◆ **Directions**
Hunt for the word "loader" across the entries below, copying each line that holds it.

◆ **Listed records**
$ cat src/rtl/dmem_port_arbiter_if.sv
// Bus bundle between the MEM stage, the boot/debug loader and the data RAM.
// The arbiter is the slave side; whoever drives the requesters and models the RAM uses master.
interface dmem_port_arbiter_if #(
  parameter int unsigned ADDR_WIDTH = 9
);
  // core request / response
  logic                  core_req_valid;
  logic                  core_req_ready;
  logic                  core_req_we;
  logic [ADDR_WIDTH+1:0] core_req_addr;
  logic [1:0]            core_req_size;
  logic                  core_req_unsigned;
  logic [31:0]           core_req_wdata;
  logic                  core_rsp_valid;
  logic                  core_rsp_err;
  logic [31:0]           core_rsp_rdata;

  // loader request / response
  logic                  ldr_req_valid;
  logic                  ldr_req_ready;
  logic                  ldr_req_we;
  logic [ADDR_WIDTH-1:0] ldr_req_addr;
  logic [3:0]            ldr_req_wstrb;
  logic [31:0]           ldr_req_wdata;
  logic                  ldr_rsp_valid;
  logic [31:0]           ldr_rsp_rdata;

  // data RAM port
  logic [ADDR_WIDTH-1:0] mem_addr;
  logic [31:0]           mem_data_in;
  logic                  mem_we;
  logic                  mem_re;
  logic [3:0]            mem_byte_sel;
  logic [31:0]           mem_data_out;

  modport slave (
    input  core_req_valid, core_req_we, core_req_addr, core_req_size,
           core_req_unsigned, core_req_wdata,
    output core_req_ready, core_rsp_valid, core_rsp_err, core_rsp_rdata,
    input  ldr_req_valid, ldr_req_we, ldr_req_addr, ldr_req_wstrb, ldr_req_wdata,
    output ldr_req_ready, ldr_rsp_valid, ldr_rsp_rdata,
    output mem_addr, mem_data_in, mem_we, mem_re, mem_byte_sel,
    input  mem_data_out
  );

  modport master (
    output core_req_valid, core_req_we, core_req_addr, core_req_size,
           core_req_unsigned, core_req_wdata,
    input  core_req_ready, core_rsp_valid, core_rsp_err, core_rsp_rdata,
    output ldr_req_valid, ldr_req_we, ldr_req_addr, ldr_req_wstrb, ldr_req_wdata,
    input  ldr_req_ready, ldr_rsp_valid, ldr_rsp_rdata,
    input  mem_addr, mem_data_in, mem_we, mem_re, mem_byte_sel,
    output mem_data_out
  );
endinterface

$ cat src/rtl/dmem_port_arbiter.sv
// Round-robin arbiter between the core MEM stage and the loader for a 4-lane data RAM,
// with core store alignment, misalignment detection and load extraction/extension.
module dmem_port_arbiter #(
  parameter int unsigned ADDR_WIDTH = 9
) (
  input  logic                 clk,
  input  logic                 rst_n,
  dmem_port_arbiter_if.slave   bus
);

  localparam int unsigned DATA_WIDTH = 32;
  localparam int unsigned LANES      = 4;

  localparam logic [1:0] SZ_BYTE = 2'b00;
  localparam logic [1:0] SZ_HALF = 2'b01;
  localparam logic [1:0] SZ_WORD = 2'b10;

  typedef enum logic {
    OWN_CORE = 1'b0,
    OWN_LDR  = 1'b1
  } owner_e;

  typedef struct packed {
    logic       valid;
    owner_e     owner;
    logic       is_load;
    logic [1:0] size;
    logic [1:0] off;
    logic       uns;
    logic       err;
  } pend_t;

  owner_e last_grant_q, last_grant_d;
  pend_t  pend_q, pend_d;

  logic grant_core;
  logic grant_ldr;

  logic [1:0]            core_off;
  logic                  core_err;
  logic [LANES-1:0]      core_sel;
  logic [DATA_WIDTH-1:0] core_wdata_al;

  logic [ADDR_WIDTH-1:0] mem_addr_c;
  logic [DATA_WIDTH-1:0] mem_data_in_c;
  logic                  mem_we_c;
  logic                  mem_re_c;
  logic [LANES-1:0]      mem_byte_sel_c;

  logic [7:0]            ld_byte;
  logic [15:0]           ld_half;
  logic [DATA_WIDTH-1:0] ld_ext;

  logic                  core_rsp_valid_c;
  logic                  ldr_rsp_valid_c;

  // State register: grant history and the one-deep response pipeline
  always_ff @(posedge clk or negedge rst_n) begin
    if (!rst_n) begin
      last_grant_q <= OWN_LDR;
      pend_q       <= '0;
    end else begin
      last_grant_q <= last_grant_d;
      pend_q       <= pend_d;
    end
  end

  // Grant: a lone requester wins; on conflict the one not granted last time wins
  always_comb begin
    grant_core = 1'b0;
    grant_ldr  = 1'b0;
    if (rst_n) begin
      if (bus.core_req_valid && bus.ldr_req_valid) begin
        if (last_grant_q == OWN_LDR) grant_core = 1'b1;
        else                         grant_ldr  = 1'b1;
      end else if (bus.core_req_valid) begin
        grant_core = 1'b1;
      end else if (bus.ldr_req_valid) begin
        grant_ldr = 1'b1;
      end
    end
  end

  // Core lane select, store data replication and alignment check
  always_comb begin
    core_off      = bus.core_req_addr[1:0];
    core_err      = 1'b0;
    core_sel      = '0;
    core_wdata_al = bus.core_req_wdata;
    case (bus.core_req_size)
      SZ_BYTE: begin
        core_sel      = LANES'(4'b0001 << core_off);
        core_wdata_al = {4{bus.core_req_wdata[7:0]}};
      end
      SZ_HALF: begin
        core_err      = core_off[0];
        core_sel      = core_off[1] ? 4'b1100 : 4'b0011;
        core_wdata_al = {2{bus.core_req_wdata[15:0]}};
      end
      SZ_WORD: begin
        core_err = (core_off != 2'b00);
        core_sel = 4'b1111;
      end
      default: begin
        core_err = 1'b1;
      end
    endcase
  end

  // Next state: grant history, pending capture and the RAM command of the winner
  always_comb begin
    last_grant_d   = last_grant_q;
    pend_d         = '0;
    mem_addr_c     = '0;
    mem_data_in_c  = '0;
    mem_we_c       = 1'b0;
    mem_re_c       = 1'b0;
    mem_byte_sel_c = '0;

    if (grant_core) begin
      last_grant_d   = OWN_CORE;
      pend_d.valid   = 1'b1;
      pend_d.owner   = OWN_CORE;
      pend_d.is_load = !bus.core_req_we;
      pend_d.size    = bus.core_req_size;
      pend_d.off     = core_off;
      pend_d.uns     = bus.core_req_unsigned;
      pend_d.err     = core_err;
      mem_addr_c     = bus.core_req_addr[ADDR_WIDTH+1:2];
      mem_data_in_c  = core_wdata_al;
      if (!core_err) begin
        if (bus.core_req_we) begin
          mem_we_c       = 1'b1;
          mem_byte_sel_c = core_sel;
        end else begin
          mem_re_c       = 1'b1;
          mem_byte_sel_c = 4'b1111;
        end
      end
    end else if (grant_ldr) begin
      last_grant_d   = OWN_LDR;
      pend_d.valid   = 1'b1;
      pend_d.owner   = OWN_LDR;
      pend_d.is_load = !bus.ldr_req_we;
      mem_addr_c     = bus.ldr_req_addr;
      mem_data_in_c  = bus.ldr_req_wdata;
      if (bus.ldr_req_we) begin
        mem_we_c       = 1'b1;
        mem_byte_sel_c = bus.ldr_req_wstrb;
      end else begin
        mem_re_c       = 1'b1;
        mem_byte_sel_c = 4'b1111;
      end
    end
  end

  // Load extraction from the RAM word returned for the pending access
  always_comb begin
    case (pend_q.off)
      2'b00:   ld_byte = bus.mem_data_out[7:0];
      2'b01:   ld_byte = bus.mem_data_out[15:8];
      2'b10:   ld_byte = bus.mem_data_out[23:16];
      default: ld_byte = bus.mem_data_out[31:24];
    endcase
    ld_half = pend_q.off[1] ? bus.mem_data_out[31:16] : bus.mem_data_out[15:0];
    case (pend_q.size)
      SZ_BYTE: ld_ext = pend_q.uns ? {24'h0, ld_byte} : {{24{ld_byte[7]}}, ld_byte};
      SZ_HALF: ld_ext = pend_q.uns ? {16'h0, ld_half} : {{16{ld_half[15]}}, ld_half};
      SZ_WORD: ld_ext = bus.mem_data_out;
      default: ld_ext = '0;
    endcase
  end

  assign core_rsp_valid_c = pend_q.valid && (pend_q.owner == OWN_CORE);
  assign ldr_rsp_valid_c  = pend_q.valid && (pend_q.owner == OWN_LDR);

  assign bus.core_req_ready = grant_core;
  assign bus.ldr_req_ready  = grant_ldr;

  assign bus.mem_addr     = mem_addr_c;
  assign bus.mem_data_in  = mem_data_in_c;
  assign bus.mem_we       = mem_we_c;
  assign bus.mem_re       = mem_re_c;
  assign bus.mem_byte_sel = mem_byte_sel_c;

  assign bus.core_rsp_valid = core_rsp_valid_c;
  assign bus.core_rsp_err   = core_rsp_valid_c && pend_q.err;
  assign bus.core_rsp_rdata = (core_rsp_valid_c && pend_q.is_load && !pend_q.err) ? ld_ext : '0;

  assign bus.ldr_rsp_valid  = ldr_rsp_valid_c;
  assign bus.ldr_rsp_rdata  = (ldr_rsp_valid_c && pend_q.is_load) ? bus.mem_data_out : '0;

endmodule

$ cat src/flat_wrapper.sv
// flat-port wrapper written by rule: the top's interface ports become plain ports
module dmem_port_arbiter_flat 
#(
  parameter int unsigned ADDR_WIDTH = 9
)
  (clk, rst_n, bus_core_req_valid, bus_core_req_we, bus_core_req_addr, bus_core_req_size, bus_core_req_unsigned, bus_core_req_wdata, bus_core_req_ready, bus_core_rsp_valid, bus_core_rsp_err, bus_core_rsp_rdata, bus_ldr_req_valid, bus_ldr_req_we, bus_ldr_req_addr, bus_ldr_req_wstrb, bus_ldr_req_wdata, bus_ldr_req_ready, bus_ldr_rsp_valid, bus_ldr_rsp_rdata, bus_mem_addr, bus_mem_data_in, bus_mem_we, bus_mem_re, bus_mem_byte_sel, bus_mem_data_out);
  dmem_port_arbiter_if #(.ADDR_WIDTH(ADDR_WIDTH)) bus_i ();
  input  logic clk;
  input  logic rst_n;
  input wire logic [$bits(bus_i.core_req_valid)-1:0] bus_core_req_valid;
  input wire logic [$bits(bus_i.core_req_we)-1:0] bus_core_req_we;
  input wire logic [$bits(bus_i.core_req_addr)-1:0] bus_core_req_addr;
  input wire logic [$bits(bus_i.core_req_size)-1:0] bus_core_req_size;
  input wire logic [$bits(bus_i.core_req_unsigned)-1:0] bus_core_req_unsigned;
  input wire logic [$bits(bus_i.core_req_wdata)-1:0] bus_core_req_wdata;
  output wire logic [$bits(bus_i.core_req_ready)-1:0] bus_core_req_ready;
  output wire logic [$bits(bus_i.core_rsp_valid)-1:0] bus_core_rsp_valid;
  output wire logic [$bits(bus_i.core_rsp_err)-1:0] bus_core_rsp_err;
  output wire logic [$bits(bus_i.core_rsp_rdata)-1:0] bus_core_rsp_rdata;
  input wire logic [$bits(bus_i.ldr_req_valid)-1:0] bus_ldr_req_valid;
  input wire logic [$bits(bus_i.ldr_req_we)-1:0] bus_ldr_req_we;
  input wire logic [$bits(bus_i.ldr_req_addr)-1:0] bus_ldr_req_addr;
  input wire logic [$bits(bus_i.ldr_req_wstrb)-1:0] bus_ldr_req_wstrb;
  input wire logic [$bits(bus_i.ldr_req_wdata)-1:0] bus_ldr_req_wdata;
  output wire logic [$bits(bus_i.ldr_req_ready)-1:0] bus_ldr_req_ready;
  output wire logic [$bits(bus_i.ldr_rsp_valid)-1:0] bus_ldr_rsp_valid;
  output wire logic [$bits(bus_i.ldr_rsp_rdata)-1:0] bus_ldr_rsp_rdata;
  output wire logic [$bits(bus_i.mem_addr)-1:0] bus_mem_addr;
  output wire logic [$bits(bus_i.mem_data_in)-1:0] bus_mem_data_in;
  output wire logic [$bits(bus_i.mem_we)-1:0] bus_mem_we;
  output wire logic [$bits(bus_i.mem_re)-1:0] bus_mem_re;
  output wire logic [$bits(bus_i.mem_byte_sel)-1:0] bus_mem_byte_sel;
  input wire logic [$bits(bus_i.mem_data_out)-1:0] bus_mem_data_out;
  assign bus_i.core_req_valid = bus_core_req_valid;
  assign bus_i.core_req_we = bus_core_req_we;
  assign bus_i.core_req_addr = bus_core_req_addr;
  assign bus_i.core_req_size = bus_core_req_size;
  assign bus_i.core_req_unsigned = bus_core_req_unsigned;
  assign bus_i.core_req_wdata = bus_core_req_wdata;
  assign bus_core_req_ready = bus_i.core_req_ready;
  assign bus_core_rsp_valid = bus_i.core_rsp_valid;
  assign bus_core_rsp_err = bus_i.core_rsp_err;
  assign bus_core_rsp_rdata = bus_i.core_rsp_rdata;
  assign bus_i.ldr_req_valid = bus_ldr_req_valid;
  assign bus_i.ldr_req_we = bus_ldr_req_we;
  assign bus_i.ldr_req_addr = bus_ldr_req_addr;
  assign bus_i.ldr_req_wstrb = bus_ldr_req_wstrb;
  assign bus_i.ldr_req_wdata = bus_ldr_req_wdata;
  assign bus_ldr_req_ready = bus_i.ldr_req_ready;
  assign bus_ldr_rsp_valid = bus_i.ldr_rsp_valid;
  assign bus_ldr_rsp_rdata = bus_i.ldr_rsp_rdata;
  assign bus_mem_addr = bus_i.mem_addr;
  assign bus_mem_data_in = bus_i.mem_data_in;
  assign bus_mem_we = bus_i.mem_we;
  assign bus_mem_re = bus_i.mem_re;
  assign bus_mem_byte_sel = bus_i.mem_byte_sel;
  assign bus_i.mem_data_out = bus_mem_data_out;
  dmem_port_arbiter #(.ADDR_WIDTH(ADDR_WIDTH)) u_core (.clk(clk), .rst_n(rst_n), .bus(bus_i));
endmodule
$ cat config.mk
export PLATFORM = sky130hd
export DESIGN_NAME = dmem_port_arbiter_flat
export DESIGN_NICKNAME = d
export VERILOG_FILES = /design/src/rtl/dmem_port_arbiter_if.sv /design/src/rtl/dmem_port_arbiter.sv /design/src/flat_wrapper.sv
export SDC_FILE = /design/constraint.sdc
export NUM_CORES = 1
export LEC_CHECK = 0
export CAP_MARGIN = 20
export CORE_AREA = 2 2 86 108
export DETAILED_ROUTE_END_ITERATION = 16
export DIE_AREA = 0 0 88 110
export PLACE_DENSITY_LB_ADDON = 0.2
export RECOVER_POWER = 50
export SYNTH_ARGS = -nofsm -noshare
export SYNTH_HDL_FRONTEND = slang
export SYNTH_SLANG_ARGS = --single-unit
$ cat constraint.sdc
create_clock -name clk -period 1.5 [get_ports clk]
set_input_delay 0.225 -clock clk [delete_from_list [all_inputs] [get_ports clk]]
set_output_delay 0.225 -clock clk [all_outputs]
set_load 0.03 [all_outputs]
==> run metrics, run 1 <==
FMAX 463 MHz; Slew HR 52.5%; cts bufs inserted 3; R2R Path Start u_core.last_grant_q$_DFFE_PN1P_; Clock Sinks 10; Mapped Cells 323; grt ovf 0; Final Non-Filler Cells 761; DRC 0; routed len/inst 21.6 µm; Slew @ Worst Pin 0.713 ns; final core area utilization 85.4%; Clock Path Buffers 2; Setup TNS -41.81 ns; Seq/Total Area, Yosys 11.4%; chip height 110 µm; via density per instance 5.29; GPL Wtd Cong 0.926; Layout Cell Area excl Fill 7350 µm²; Yosys warning count 0; hold crit path type primary input to asynchronous set/reset pin; grt met3 use 8.19%; Die X 88 µm; area grow syn2layout 234%; placed insts 729; CTS Hold Bufs 0; pre-CTS WS -0.736 ns; synth unique cells 38; vias in the first global route 4,384; Final Max Tran Viols 0; hold_ws 0.413 ns; initial antenna violation count 0; Net Count, Synth 452; port bufs 244; critical setup path kind flop to output port; Crit. End Element output port; H-tree depth 1; I/O pin cnt 245; Period Utilization, post-route 144%; ANT nets after route 0; Final setup violation count 113; Layout Nets 771; failing checks setup timing; PnR worst setup slack -0.662 ns; latest clock arrival within the worst-skew pair 0.23 ns; largest net degree at the start of global routing 31; met2 Usage GRT 59.3%; WP data required 1.27 ns; Post-Syn Area 2200 µm²; Placeable Area 8610 µm²; post-DP HPWL 10.2 mm; drt initial violations 165; via count 4,026; #FFs+latches synth 10; pwr/cell area 397 nW/µm²; met1 Resource Use GR 29.8%; VDD IR max 0.000293 V; Rows 38; clk slew on worst S/H paths 0.04 ns; Most Crowded Layer GR met2; Inserted Diodes 0; die area 9680 µm²; Initial Utilization 25.6%; max cap viols 0; RSZ-0062 raised after global routing true; Syn Area/Cell 6.81 µm²; layout cell share with drive strength beyond 1 61.6%; Clock Tree Root clkbuf_8; final wirelength 16.4 mm; CP Launch Type flop; Worst Skew 0.00320 ns; Worst Path Arrival 1.94 ns; First-pass DRT Iterations 4; crit path max fanout 13; Lkg Pwr 3.10 nW; first-pass GRT wire length 23.2 mm; Tot GR Track Use 31.3%; Placed Area 5840 µm²; Final Critical Period 2.16 ns; final hold violations 0; Power Total 2.92 mW; Worst setup startpoint u_core.pend_q[4]$_DFF_PN0_; run status complete, but fails checks; TritonCTS clock tree done
[synth_stat cells (all sizes together)]
library cell | number | area (µm²)
nor2 | 17 | 66.3
a21oi | 42 | 248
clkbuf | 13 | 48.8
dfstp | 1 | 26.3
a22oi | 13 | 97.6
nand3b | 1 | 7.51
a22o | 17 | 149
inv | 6 | 22.5
or3b | 1 | 8.76
mux2 | 14 | 158
nand3 | 1 | 5.00
buf | 12 | 71.3
nor2b | 9 | 56.3
mux2i | 27 | 270
dfrtp | 9 | 225
o22ai | 8 | 56.3
o21ai | 27 | 135
and2 | 38 | 238
a21o | 2 | 15.0
and3 | 1 | 6.26
nor3b | 2 | 15.0
nand2b | 2 | 12.5
o221ai | 1 | 8.76
o21a | 2 | 15.0
nand2 | 50 | 188
o21bai | 1 | 11.3
nor3 | 1 | 5.00
clkinv | 1 | 3.75
or3 | 1 | 6.26
a31oi | 1 | 6.26
a32o | 1 | 10.0
a221oi | 1 | 8.76
[layer usage]
layer  vias up  wire length (µm)
met5         -                 0
met4         0               806
met3        58              1490
met2       266              8990
met1      1902              5130
li1       1800                 -
[worst max-delay path, cell delays in order, from the launching register on]
cell and delay (ns):
dfrtp_1 0.40, or3_4 0.41, o22ai_4 0.20, buf_6 0.14
o21bai_4 0.07, buf_12 0.18, a21oi_4 0.16, buf_6 0.15
[repair_timing]
item | CTS | global route
setup buffers | 17 | 9
pin swaps | 28 | 50
gates resized for setup | 241 | 61
endpoints found under the hold margin | 0 | 0
setup endpoints to repair | 113 | 114
gates cloned | 14 | 0
[report_power, final]
group / leakage [nW] / switching, mW / internal (mW)
clock network: 0.0228 / 0.0913 / 0.185
registers: 0.129 / 0.0138 / 0.289
logic: 2.95 / 1.12 / 1.21
total: 3.10 / 1.23 / 1.69
[sequential cells by signal, indices dropped and copies added (netlist names)]
signal and flops:
u_core.pend_q 9, u_core.last_grant_q 1
[cell type report]
type,count,area [µm²]
sequential,10,253
timing repair buffer,339,3860
multi-input combinational,281,3010
fill,403,1250
inverter,7,33.8
clock buffer,4,45.0
tap,120,150
[logic make-up (layout without fill, tap and decap cells)]
group                  Yosys count  count (layout)  share of synthesized area [%]
AO/OA/AOI/OAI                  116             116                           34.6
buffers and inverters           32             350                           6.65
flip-flops                      10              10                           11.4
multiplexers                    41              41                           19.4
AND/OR/NAND/NOR                124             124                           27.9
[path summary, 6_finish.rpt]
kind / end / slack, ns / depth (start not counted)
min in group clk: u_core.pend_q[8]$_DFF_PN0_ / 0.47 / 2
max in group asynchronous: u_core.pend_q[3]$_DFF_PN0_ / 0.71 / 3
setup / recovery: bus_core_rsp_rdata[20] / -0.66 / 7
hold / removal: u_core.pend_q[5]$_DFF_PN0_ / 0.41 / 3
hold reg to reg: u_core.last_grant_q$_DFFE_PN1P_ / 0.53 / 2
setup reg to reg: u_core.pend_q[1]$_DFF_PN0_ / 0.05 / 7
[cells in the final DEF (no fill, tap or decap), drive strengths merged, types with 2 or more instances in the layout]
cell type and count:
o22ai 8, mux2i 27, o21a 2, inv 6, nor2b 9, dlygate4sd2 3, a21o 2, a21oi 42
mux2 14, nor2 17, o21ai 27, clkdlybuf4s50 123, dfrtp 9, nand2b 2, and2 38, clkbuf 6
a22o 17, buf 208, a22oi 13, nor3b 2, nand2 50
No activity file was read; power rests on OpenSTA's default activity.
==> inputs of run 2 (changes only) <==
- SLEW_MARGIN: default -> 20
==> results of run 2 <==
The final DEF is identical to that of run 1; final timing and power are the same.
==> inputs of run 3 (changes only) <==
- CORE_AREA: 2 2 86 108 -> 4 4 93 95
- DIE_AREA: 0 0 88 110 -> 0 0 97 99
- DONT_BUFFER_PORTS: default -> 1
==> run 3 against run 2 <==
The flow still finishes with violations (setup timing). Largest cell class is now multi-input combinational cells. Non-clock buffer count shrank 217. Sequential share of layout area grew 1.6 points. Die area shrank 0.80%.
==> run metrics, run 3 (same netlist as run 1, synthesis figures left out) <==
hold crit path type primary input to flop; part of the power in combinational logic 72.1% (-8.0 points); via count 2,980 (-26%); area grow syn2layout 126%; die area 9600 µm² (-0.80%); hold_ws 0.0916 ns (-0.322 ns); WP data required 1.27 ns (about the same); Layout Nets 556 (-28%); chip height 99 µm (-10%); internal reg-to-reg setup slack 0.06 ns (about the same); Inserted Diodes 0 (unchanged); crit path max fanout 8 (-5); Clock Sinks 10 (unchanged); Die X 97 µm (+10%); Slew @ Worst Pin 0.451 ns (-0.262 ns); TritonCTS clock tree done; Sw Pwr 959 µW (-22%); max FFs per register 9 (unchanged); I/O pin cnt 245 (unchanged); Clock Power Share 13.4% (+3.9 points); commonest non-fill, non-tap cells in the layout buf_6, and2_4, buf_4, nand2_1, mux2i_1; Final setup violation count 113 (unchanged); run status complete, but fails checks; failing checks setup timing; max cap viols 0 (unchanged); Rows 32 (-16%); Final Max Tran Viols 0 (unchanged); Layout Cell Area excl Fill 4980 µm² (-32%); cts bufs inserted 3 (unchanged); pwr/cell area 422 nW/µm² (+6.4%); switching part of the total 45.7% (+3.5 points); VDD IR max 0.000287 V (-2.0%); via density per instance 5.64 (+6.7%); Placeable Area 7730 µm² (-10%); critical setup path kind flop to output port; H-tree depth 1 (unchanged); CP Launch Type flop; Crit. End Element output port; final core area utilization 64.4% (-21 points); largest net degree at the start of global routing 32 (+3.2%); Placed Area 3820 µm² (-35%); port bufs 0 (-100%); grt ovf 0 (unchanged); vias in the first global route 3,323 (-24%); pre-CTS WS -0.404 ns (+0.332 ns); ANT nets after route 0 (unchanged); most flop-heavy register u_core.pend_q; Clock Path Buffers 2 (unchanged); First-pass DRT Iterations 4 (unchanged); Hold Crit Depth 1; Clock Tree Root clkbuf_8; Top Registers u_core.pend_q: 9 flops, u_core.last_grant_q: 1 flops; Tot GR Track Use 24.0% (-7.3 points); first-pass GRT wire length 18.9 mm (-19%); DRC 0 (unchanged); placed insts 495 (-32%); layout cell share with drive strength beyond 1 70.2% (+8.6 points); GPL Wtd Cong 0.880 (-5.1%); Worst Skew 0.00280 ns (-0.000406 ns); Setup TNS -34.63 ns (+7.18 ns); post-DP HPWL 8.93 mm (-13%); drt initial violations 96 (-42%); Lkg Pwr 2.07 nW (-33%); Flop pwr share 14.6% (+4.2 points); PnR worst setup slack -0.606 ns (+0.0559 ns); final wirelength 12.3 mm (-25%); commonest non-fill, non-tap cell in the layout buf_6; FF-to-FF path depth 6 (-1); clk slew on worst S/H paths 0.05 ns (about the same); Power Total 2.10 mW (-28%); routed len/inst 23.2 µm (+7.8%); cell internal pwr 1.14 mW (-32%); Period Utilization, post-route 140% (-3.7 points); Initial Utilization 28.5% (+2.9 points); Slew HR 69.8% (+17 points); Worst Path Arrival 1.88 ns (-0.06 ns); latest clock arrival within the worst-skew pair 0.23 ns (about the same); final hold violations 0 (unchanged); RSZ-0062 raised after global routing true; Final Non-Filler Cells 528 (-31%); FMAX 475 MHz (+2.7%); Final Critical Period 2.11 ns (-0.0559 ns); initial antenna violation count 0 (unchanged)
==> run 3: routing by layer <==
metal	share of wire (%)	vias to the layer above	GRT usage (%)
met1	34	1403	24.8
met5	0	-	0
met3	8.5	29	5.94
met2	55	175	47.2
met4	2.9	0	7.56
li1	-	1373	-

◆ **Result below**
// Bus bundle between the MEM stage, the boot/debug loader and the data RAM.
  // loader request / response
// Round-robin arbiter between the core MEM stage and the loader for a 4-lane data RAM,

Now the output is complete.